Purported inventor who waited eight years to file suit could not overcome presumption of lachesJuly 17, 2008

In a decision yesterday, the Federal Circuit upheld a district court's grant of summary judgment due to laches and applicable state statute of limitations in an inventorship case. The plaintiff, having waited more than eight years after finding out about the patents to file suit, claimed that an intervening reexamination should have reset the time for determining laches and that the defendant's "unclean hands" in failing to include the plaintiff as an inventor precluded the application of laches. The court held that "there is no rule that the issuance of a reexamination certificate automatically resets the six-year clock for the presumption of laches" and that a plaintiff relying on "unclean hands" to defeat laches must show that "the defendant's misconduct was responsible for the plaintiff's delay in bringing suit."

More detail of Serdarevic v. Adv. Med. Optics, Inc. after the jump.

The case involved a doctor who performed her residency at the same medical center as two physicians/inventors. The doctors collectively were inventors on six patents, which had subsequently been assigned to defendant Advanced Medical Optics. The plaintiff claimed she was the sole inventor of one of the patents and should have been listed as a co-inventor on the other five.

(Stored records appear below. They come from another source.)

This design comes from an exercise in tuning for small area and a short achievable clock period on the open sky130 flow, not from production work.
Where RTL was checked, it was by simulation tests only, not by an equivalence proof against the original.

==> maple: inputs <==
## convout4
module convout4 (
    input  wire         clk,
    input  wire         rst,           
    input  wire         in_valid,
    input  wire [7:0]   in_fmt,
    input  wire [2:0]   in_round,
    input  wire         in_sat,
    input  wire         in_internal,
    input  wire [127:0] in_x,          
    input  wire         seed_load,
    input  wire [31:0]  seed,
    output reg          out_valid,
    output reg  [127:0] out_y,
    output reg  [3:0]   out_sat,
    output reg  [3:0]   out_nan,
    output reg  [3:0]   out_inf,
    output reg  [31:0]  lfsr_state
);
    localparam LANES = 4;
    wire [31:0] g = lfsr_state;
    wire [123:0] p;
    wire [15:0] g16, g32, g48;
    wire [31:0] g64;
    assign p[0] = g[1] ^ g[12];
    assign p[1] = g[0] ^ g[11];
    assign p[2] = g[2] ^ g[5];
    assign p[3] = g[21] ^ g[27];
    assign p[4] = g[16] ^ g[22];
    assign p[5] = g[3] ^ g[6];
    assign p[6] = g[18] ^ g[24];
    assign p[7] = g[23] ^ g[29];
    assign p[8] = g[7] ^ g[13];
    assign p[9] = g[19] ^ g[25];
    assign p[10] = g[8] ^ g[14];
    assign p[11] = g[4] ^ g[10];
    assign p[12] = g[9] ^ g[15];
    assign p[13] = g[20] ^ g[26];
    assign p[14] = g[17] ^ g[28];
    assign p[15] = g[30] ^ p[6];
    assign p[16] = g[31] ^ p[9];
    assign p[17] = p[1] ^ p[7];
    assign p[18] = p[8] ^ p[11];
    assign p[19] = p[2] ^ p[4];
    assign p[20] = p[5] ^ p[12];
    assign p[21] = p[3] ^ p[15];
    assign p[22] = p[10] ^ p[13];
    assign p[23] = p[0] ^ p[18];
    assign p[24] = p[14] ^ p[16];
    assign p[25] = p[0] ^ p[20];
    assign p[26] = p[1] ^ p[10];
    assign p[27] = p[17] ^ p[22];
    assign p[28] = g[24] ^ g[30];
    assign p[29] = g[5] ^ p[4];
    assign p[30] = g[28] ^ p[16];
    assign p[31] = g[10] ^ p[3];
    assign p[32] = g[4] ^ g[7];
    assign p[33] = g[9] ^ p[5];
    assign p[34] = g[12] ^ p[20];
    assign p[35] = g[6] ^ p[8];
    assign p[36] = g[2] ^ p[23];
    assign p[37] = g[17] ^ p[2];
    assign p[38] = g[14] ^ p[13];
    assign p[39] = g[3] ^ p[19];
  ...
clock: 32.0 ns
lec_check: 0
abc_area: 1
cap_margin: 10
core_margin: 2
core_utilization: 55
setup_slack_margin: 1.5
slew_margin: 10
synth_memory_max_bits: 16384
standard.sh (not shown) runs the stock make flow with config.mk's settings and CLKGATE_MAP_FILE= SYNTH_SCRIPT=/design/flow/synth_recipe.tcl, a recipe that flattens the netlist after the stock synthesis.
==> flow/flow/run.sh <==
#!/bin/bash
# The standard layout (standard.sh) with two changes to how it is made:
#  - synthesis is the standard one (synth_recipe.tcl, ORFS synth.tcl) except
#    that ABC maps the logic with flow/abc.script, an area-oriented script
#    (registers, their names and cells are untouched: ABC sees only the
#    combinational logic);
#  - the timing repair aims at a shorter cycle (larger setup margin), repairs
#    only the worst few percent of endpoints, may change a cell's footprint,
#    and the ports are buffered with buf_2 instead of the default delay buffer;
#  - clock tree: sink clusters of up to 24 within 80 um, clkbuf_8/16, no dummy
#    loads;
#  - after CTS, flow/post_cts.tcl gives each output port's buffer and the
#    register driving it the largest drive of their own cell type.
# The clock, its period and the constraints are the design's. make's full
# output goes to make_finish.log here; ORFS keeps each step's log in orfs/logs.
set -euo pipefail
W=$PWD
export MY_ABC_SCRIPT=$W/flow/abc.script
sed 's#source \$::env(SCRIPTS_DIR)/synth_preamble.tcl#&\nset abc_args [lreplace $abc_args 1 1 $::env(MY_ABC_SCRIPT)]#' \
  "$FLOW_HOME/scripts/synth.tcl" > $W/synth_mod.tcl
grep -q MY_ABC_SCRIPT $W/synth_mod.tcl
sed "s#source \$::env(SCRIPTS_DIR)/synth.tcl#source $W/synth_mod.tcl#" $W/synth_recipe.tcl > $W/synth_recipe_mod.tcl
grep -q synth_mod.tcl $W/synth_recipe_mod.tcl
bash standard.sh SYNTH_SCRIPT=$W/synth_recipe_mod.tcl SETUP_SLACK_MARGIN=${MARGIN:-24.45} TNS_END_PERCENT=5 \
  MATCH_CELL_FOOTPRINT=0 "BUFFER_PORTS_ARGS=-buffer_cell sky130_fd_sc_hd__buf_2" "CTS_ARGS=-sink_clustering_enable -repair_clock_nets -sink_clustering_size 24 -sink_clustering_max_diameter 80 -dont_use_dummy_load -buf_list {sky130_fd_sc_hd__clkbuf_8 sky130_fd_sc_hd__clkbuf_16}" finish > make_finish.log 2>&1
==> flow/flow/abc.script <==
strash
dch
amap
topo
stime -c
buffer -c
upsize -c
dnsize -c
==> harbor (differences from maple) <==
--- a/flow/design.v
+++ b/flow/design.v
@@ -14,28 +14,28 @@
     assign s = x[31];
     wire [7:0]  fe     = x[30:23];
     wire [22:0] fm     = x[22:0];
     wire        hid    = |fe;
     wire        fe_ff  = &fe;
     assign nan         = !internal && fe_ff && (|fm);
     wire        isinf  = !internal && fe_ff && !(|fm);
     wire [7:0]  fe1    = {fe[7:1], fe[0] | !hid};         
-    wire [31:0] oc = {1'b0, x[30:0]};
-    reg  [31:0] pand;
+    reg  [31:0] por;
     integer k, l;
     always @(*) begin
-        pand = oc;
+        por = x;
         for (l = 0; l < 5; l = l + 1)
             for (k = 0; k < 32; k = k + 1)
                 if (k[l])
-                    pand[k] = pand[k] & pand[((k >> (l + 1)) << (l + 1)) + (1 << l) - 1];
+                    por[k] = por[k] | por[((k >> (l + 1)) << (l + 1)) + (1 << l) - 1];
     end
-    wire [31:0] imag = oc ^ ({32{s}} & {pand[30:0], 1'b1});
-    wire        pw = s && !(|(oc[31:1] & ~oc[30:0]));
+    wire [31:0] imag = x ^ ({32{s}} & {por[30:0], 1'b0});
+    wire [31:0] oc = x ^ {32{s}};
+    wire        pw = s && !(|(~x[31:1] & x[30:0]));
     reg  [5:0]  lzo;                                             
     reg  [15:0] z1; reg [7:0] z2; reg [3:0] z3; reg [1:0] z4;    
     reg  [15:0] c1; reg [15:0] c2; reg [11:0] c3; reg [7:0] c4;  
     always @(*) begin
         for (k = 0; k < 16; k = k + 1) begin
             z1[k] = !(oc[2*k+1] | oc[2*k]);
             c1[k] = !oc[2*k+1];
         end
@@ -50,16 +50,23 @@
         for (k = 0; k < 2; k = k + 1) begin
             z4[k] = z3[2*k+1] & z3[2*k];
             c4[4*k +: 4] = z3[2*k+1] ? {1'b1, c3[6*k +: 3]} : {1'b0, c3[6*k+3 +: 3]};
         end
         lzo = (z4[1] & z4[0]) ? 6'd32 : z4[1] ? {2'b01, c4[3:0]} : {2'b00, c4[7:4]};
     end
     wire izero = !(|x);
     wire [31:0] src  = internal ? imag : {hid, fm, 8'd0};
+    wire [31:0] tsrc = internal ? x : {hid, fm, 8'd0};
+    reg  [5:0]  tz;
+    always @(*) begin
+        tz = 6'd63;
+        for (k = 31; k >= 0; k = k - 1)
+            if (tsrc[k]) tz = k[5:0];
+    end
     wire        narrow = fp16 | e4m3 | e5m2;
     wire [6:0]  cm   = f32 ? 7'd31 : bf16 ? 7'd47 : fp16 ? 7'd44 : e4m3 ? 7'd51 : 7'd52;
     wire [7:0]  cf   = fp16 ? 8'd157 : e4m3 ? 8'd172 : 8'd165;
     wire        fsub = narrow && fe1 <= (e4m3 ? 8'd120 : 8'd112);     
     wire        big  = fe1 > 8'd158;
     wire        use_fe = !internal && (is_int || fsub);
     wire        use_lz = internal && !is_int;
     wire [7:0]  tc   = use_fe ? (is_int ? 8'd182 : cf + 8'd1) :
@@ -82,38 +89,25 @@
     wire [70:0] v3 = t[2] ? (v2 >> 4)  : v2;
     wire [70:0] v4 = t[3] ? (v3 >> 8)  : v3;
     wire [70:0] v5 = t[4] ? (v4 >> 16) : v4;
     wire [70:0] v6 = t[5] ? (v5 >> 32) : v5;
     wire [70:0] vs = t[6] ? (v6 >> 64) : v6;
     wire [31:0] rq  = vs[47:16];
     wire [15:0] d   = vs[15:0];
     wire half  = d[15];
-    wire stk = (t[0] & v0[0]) | (t[1] & (|v1[1:0])) | (t[2] & (|v2[3:0])) | (t[3] & (|v3[7:0])) |
-               (t[4] & (|v4[15:0])) | (t[5] & (|v5[31:0])) | (t[6] & (|v6[63:0]));
-    wire rest  = stk | (|d[14:0]);                      
-    reg [15:0] gg, pp; integer q, w;
-    reg c5;
-    always @(*) begin
-        gg = d & u; pp = d | u;
-        for (w = 0; w < 4; w = w + 1)
-            for (q = 0; q < 16; q = q + 1)
-                if (q[w]) begin
-                    gg[q] = gg[q] | (pp[q] & gg[((q >> (w + 1)) << (w + 1)) + (1 << w) - 1]);
-                    pp[q] = pp[q] & pp[((q >> (w + 1)) << (w + 1)) + (1 << w) - 1];
-                end
-        c5 = gg[15];
-    end
+    wire rest  = !tz[5] && {1'b0, tz} + 7'd25 <= t;    
+    wire [16:0] dsum = {1'b0, d} + {1'b0, u};
     always @(*) begin
         case (rnd)
             3'd0: up = half & (rest | rq[0]);
             3'd1: up = half;
             3'd3: up = (half | rest) & ~s;
             3'd4: up = (half | rest) & s;
-            3'd5: up = c5;
+            3'd5: up = dsum[16];
             default: up = 1'b0;
         endcase
     end
     wire [31:0] keep = is_int ? 32'hFFFF_FFFF : f32 ? 32'h007F_FFFF : bf16 ? 32'h7F :
                        fp16 ? 32'h3FF : e4m3 ? 32'h7 : 32'h3;
     wire [31:0] bsh  = ({32{f32}}  & {1'b0, be, 23'd0}) | ({32{bf16}} & {17'd0, be, 7'd0}) |
                        ({32{fp16}} & {14'd0, be, 10'd0}) | ({32{e4m3}} & {21'd0, be, 3'd0}) |
                        ({32{e5m2}} & {22'd0, be, 2'd0});
@@ -439,28 +433,25 @@
         if (rst)
             lfsr_state <= 32'h0000_0001;
         else if (seed_load)
             lfsr_state <= seed;
         else if (draw)
             lfsr_state <= g64;
     end
     reg          v1;
-    integer      k;
-    reg  [127:0] x1;            
+    reg  [127:0] x1;
     reg          fi1;           
     reg  [2:0]   fc1;           
     reg  [2:0]   rnd1;
     reg          sat1, int1;
     reg  [63:0]  u1;            
     always @(posedge clk) begin
         v1   <= in_valid && !rst;
-        for (k = 0; k < LANES; k = k + 1)
-            x1[32*k +: 32] <= in_internal ? {in_x[32*k+31], in_x[32*k +: 31] ^ {31{in_x[32*k+31]}}}
-                                          : in_x[32*k +: 32];
+        x1   <= in_x;
         fi1  <= in_fmt[4];
         fc1  <= in_fmt[2:0];
         rnd1 <= in_round;
         sat1 <= in_sat;
         int1 <= in_internal;
         u1   <= {g64[15:0], g48, g32, g16};
     end
     wire a_f32  = !fi1 && fc1 == 3'd1;
CAP_MARGIN = 20   (was 10)
CORE_UTILIZATION = 40   (was 55)
SLEW_MARGIN = 20   (was 10)
==> sierra (differences from maple) <==
--- a/flow/design.v
+++ b/flow/design.v
@@ -14,28 +14,28 @@
     assign s = x[31];
     wire [7:0]  fe     = x[30:23];
     wire [22:0] fm     = x[22:0];
     wire        hid    = |fe;
     wire        fe_ff  = &fe;
     assign nan         = !internal && fe_ff && (|fm);
     wire        isinf  = !internal && fe_ff && !(|fm);
     wire [7:0]  fe1    = {fe[7:1], fe[0] | !hid};         
-    wire [31:0] oc = {1'b0, x[30:0]};
-    reg  [31:0] pand;
+    reg  [31:0] por;
     integer k, l;
     always @(*) begin
-        pand = oc;
+        por = x;
         for (l = 0; l < 5; l = l + 1)
             for (k = 0; k < 32; k = k + 1)
                 if (k[l])
-                    pand[k] = pand[k] & pand[((k >> (l + 1)) << (l + 1)) + (1 << l) - 1];
+                    por[k] = por[k] | por[((k >> (l + 1)) << (l + 1)) + (1 << l) - 1];
     end
-    wire [31:0] imag = oc ^ ({32{s}} & {pand[30:0], 1'b1});
-    wire        pw = s && !(|(oc[31:1] & ~oc[30:0]));
+    wire [31:0] imag = x ^ ({32{s}} & {por[30:0], 1'b0});
+    wire [31:0] oc = x ^ {32{s}};
+    wire        pw = s && !(|(~x[31:1] & x[30:0]));
     reg  [5:0]  lzo;                                             
     reg  [15:0] z1; reg [7:0] z2; reg [3:0] z3; reg [1:0] z4;    
     reg  [15:0] c1; reg [15:0] c2; reg [11:0] c3; reg [7:0] c4;  
     always @(*) begin
         for (k = 0; k < 16; k = k + 1) begin
             z1[k] = !(oc[2*k+1] | oc[2*k]);
             c1[k] = !oc[2*k+1];
         end
@@ -439,28 +439,25 @@
         if (rst)
             lfsr_state <= 32'h0000_0001;
         else if (seed_load)
             lfsr_state <= seed;
         else if (draw)
             lfsr_state <= g64;
     end
     reg          v1;
-    integer      k;
-    reg  [127:0] x1;            
+    reg  [127:0] x1;
     reg          fi1;           
     reg  [2:0]   fc1;           
     reg  [2:0]   rnd1;
     reg          sat1, int1;
     reg  [63:0]  u1;            
     always @(posedge clk) begin
         v1   <= in_valid && !rst;
-        for (k = 0; k < LANES; k = k + 1)
-            x1[32*k +: 32] <= in_internal ? {in_x[32*k+31], in_x[32*k +: 31] ^ {31{in_x[32*k+31]}}}
-                                          : in_x[32*k +: 32];
+        x1   <= in_x;
         fi1  <= in_fmt[4];
         fc1  <= in_fmt[2:0];
         rnd1 <= in_round;
         sat1 <= in_sat;
         int1 <= in_internal;
         u1   <= {g64[15:0], g48, g32, g16};
     end
     wire a_f32  = !fi1 && fc1 == 3'd1;
CAP_MARGIN = 20   (was 10)
SLEW_MARGIN = 20   (was 10)
==> results.tsv <==
stage	metric	value	unit
clock_tree	post_cts_buffers	27	
placed_design	placed_cell_area	0.0487	mm2
flow_run	drv_cap	0	
floorplanning	core_area	0.113	mm2
timing	max_slew_margin	0.202	
timing	whs	335	ps
synth	synth_cells	6713	
worst_setup_path	rrSetupSlack	24680	ps
synth	synth_xor_area_frac	0.00173	
detailed_routing	wl_met3	16.2	mm
detailed_routing	routed_via_density	6.35	
timing	fin_crit	7620	ps
worst_setup_path	crit_end	lfsr_state[16]	
detailed_routing	dr.pass1.iters	6	
worst_setup_path	cp.arrival	1220	ps
global_routing	grt_pass1_wl	311	mm
synth	ys_types	82	
floorplanning	taps	1500	
finish	clkbuf_count	38	
status	status	finished clean	
-- figures above: harbor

The plaintiff first learned of the patents in 1998 and, through counsel, contacted the assignee in 1999 requesting royalties from the patents. The assignee requested verification of inventorship, which the plaintiff said she would provide. However, the plaintiff never sent the evidence, and had no further contact with the assignee of the patents until she filed suit eight years later in 2006. In the interim, three witnesses who could have testified on inventorship died and one of the patents completed reexamination.

The defendants filed for summary judgment, arguing laches barred the inventorship claim and the statute of limitations barred the remaining state law claims for unjust enrichment and fraud. The district court granted the motion, applying a presumption of laches based on the delay of greater than six years before bringing the inventorship claims. The plaintiff appealed.

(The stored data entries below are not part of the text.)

What follows belongs to an exercise in optimizing a design on an open flow for small area, a short achievable clock period and few clock cycles per item; a production flow would make more cautious choices. Where RTL was checked, it was by simulation tests only, not by an equivalence proof against the original.

== before ==
==> flow/design.v <==
module merge_alu (
    input  wire [63:0] a,         
    input  wire [63:0] b,         
    input  wire [2:0]  sb,        
    input  wire [2:0]  tgt,       
    input  wire        cin,       
    output wire [63:0] s,         
    output wire        cmsb       
);
    wire [63:0] p = a ^ b;
    wire [63:0] g = a & b;
    wire [63:0] gl [0:3];
    wire [63:0] pl [0:3];
    assign gl[0] = g;
    assign pl[0] = p;
    genvar l, j, k;
    generate
        for (l = 0; l < 3; l = l + 1) begin : lvl
            for (j = 0; j < 64; j = j + 1) begin : bt
                if (((j % 8) >> l) & 1) begin : cmb
                    localparam integer q = (j & ~((1 << l) - 1)) - 1;
                    assign gl[l+1][j] = gl[l][j] | (pl[l][j] & gl[l][q]);
                    assign pl[l+1][j] = pl[l][j] & pl[l][q];
                end else begin : pas
                    assign gl[l+1][j] = gl[l][j];
                    assign pl[l+1][j] = pl[l][j];
                end
            end
        end
    endgenerate
    wire [7:0] bg0, bp0;
    generate
        for (k = 0; k < 8; k = k + 1) begin : bsig
            wire gk = (k == tgt) ? gl[3][8*k+6] : gl[3][8*k+7];
            wire pk = (k == tgt) ? pl[3][8*k+6] : pl[3][8*k+7];
            assign bg0[k] = (k > tgt) ? 1'b0 : (k == sb) ? (gk | (pk & cin)) : gk;
            assign bp0[k] = (k > tgt) ? 1'b1 : (k == sb) ? 1'b0 : pk;
        end
    endgenerate
    wire [7:0] bg [0:3];
    wire [7:0] bp [0:3];
    assign bg[0] = bg0;
    assign bp[0] = bp0;
    generate
        for (l = 0; l < 3; l = l + 1) begin : blvl
            for (k = 0; k < 8; k = k + 1) begin : bb
                if ((k >> l) & 1) begin : cmb
                    localparam integer q = (k & ~((1 << l) - 1)) - 1;
                    assign bg[l+1][k] = bg[l][k] | (bp[l][k] & bg[l][q]);
                    assign bp[l+1][k] = bp[l][k] & bp[l][q];
                end else begin : pas
                    assign bg[l+1][k] = bg[l][k];
                    assign bp[l+1][k] = bp[l][k];
                end
            end
        end
    endgenerate
    wire [7:0] bco = bg[3];
    assign cmsb = bco[7];
    wire [63:0] ci;
    generate
        for (k = 0; k < 8; k = k + 1) begin : cin_b
            wire cb;
            if (k == 0) begin : b0
                assign cb = cin;
            end else begin : bk
                assign cb = (k == sb) ? cin : bco[k-1];
            end
            assign ci[8*k] = cb;
            for (j = 1; j < 8; j = j + 1) begin : cbit
                assign ci[8*k+j] = gl[3][8*k+j-1] | (pl[3][8*k+j-1] & cb);
            end
        end
    endgenerate
    assign s = p ^ ci;
endmodule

The Federal Circuit affirmed. The plaintiff first argued the presumption of laches following a six year delay in bringing a suit over inventorship should not have applied because of the reexamination proceeding in one of the patents. The court pointed out the plaintiff's inventorship claim did not change as a result of the reexamination, so there was no reason for the reexamination proceedings to "reset" the laches clock.

Even if the presumption applied, the plaintiff argued she had rebutted the presumption. She claimed her unfamiliarity with the U.S. patent system, inability to obtain legal counsel, and efforts to license her inventorship rights were sufficient to overcome the presumption. The court dismissed these arguments, noting the plaintiff had legal counsel as early as 1999. Further, "a patentee's inability to find willing counsel . . . is widely rejected as a legally cognizable reason to excuse an unreasonable delay in filing suit," and, in any event, the plaintiff's "interest in licensing her claimed invention should have provided a strong incentive for her to correct inventorship as soon as possible." The court then noted the prejudice caused by the delay, particularly the death of three relevant witnesses. As a result, the court found that the presumption had not been overcome.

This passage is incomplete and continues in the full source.